Collected data
File: config.mk
export PLATFORM = sky130hd
export DESIGN_NAME = timer_ctrl
export DESIGN_NICKNAME = d
export VERILOG_FILES = /design/src/rtl/timer_pkg.sv /design/src/rtl/digit_entry_sreg.sv /design/src/rtl/timer_ctrl.sv
export SDC_FILE = /design/constraint.sdc
export NUM_CORES = 1
export LEC_CHECK = 0
export BUFFER_PORTS_ARGS = -buffer_cell sky130_fd_sc_hd__buf_2
export CAP_MARGIN = 20
export CORE_AREA = 2 2 69 51
export CTS_BUF_LIST = sky130_fd_sc_hd__clkbuf_16
export CTS_CLUSTER_SIZE = 8
export DETAILED_ROUTE_END_ITERATION = 10
export DIE_AREA = 0 0 71 53
export HOLD_SLACK_MARGIN = 0.06
export RECOVER_POWER = 100
export SETUP_SLACK_MARGIN = 0.3
export SLEW_MARGIN = 15
export SYNTH_ARGS = -nofsm -noshare
export SYNTH_HDL_FRONTEND = slang
export SYNTH_HIERARCHICAL = 1
export SYNTH_SLANG_ARGS = --single-unit
File: constraint.sdc
create_clock -name clock -period 1.7 [get_ports clock]
set_input_delay 0 -clock clock [delete_from_list [all_inputs] [get_ports clock]]
set_output_delay 0 -clock clock [all_outputs]
set_load 0.01 [all_outputs]
File: src/rtl/timer_pkg.sv
// Shared definitions for the countdown timer controller.
// State encoding, BCD limits and alarm counter width.
package timer_pkg;

  typedef enum logic [2:0] {
    IDLE  = 3'd0,
    ENTRY = 3'd1,
    LOAD  = 3'd2,
    RUN   = 3'd3,
    PAUSE = 3'd4,
    DONE  = 3'd5,
    CLEAR = 3'd6
  } state_t;

  localparam int DIGIT_MAX = 9;
  localparam int TENS_MAX  = 5;
  localparam int ACNT_W    = 4;

endpackage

§ Task item: Transcribe the lines from the first line of the records through the line that contains "export LEC_CHECK = 0", both included, and add nothing else.

§ Answer for this exercise:
File: config.mk
export PLATFORM = sky130hd
export DESIGN_NAME = timer_ctrl
export DESIGN_NICKNAME = d
export VERILOG_FILES = /design/src/rtl/timer_pkg.sv /design/src/rtl/digit_entry_sreg.sv /design/src/rtl/timer_ctrl.sv
export SDC_FILE = /design/constraint.sdc
export NUM_CORES = 1
export LEC_CHECK = 0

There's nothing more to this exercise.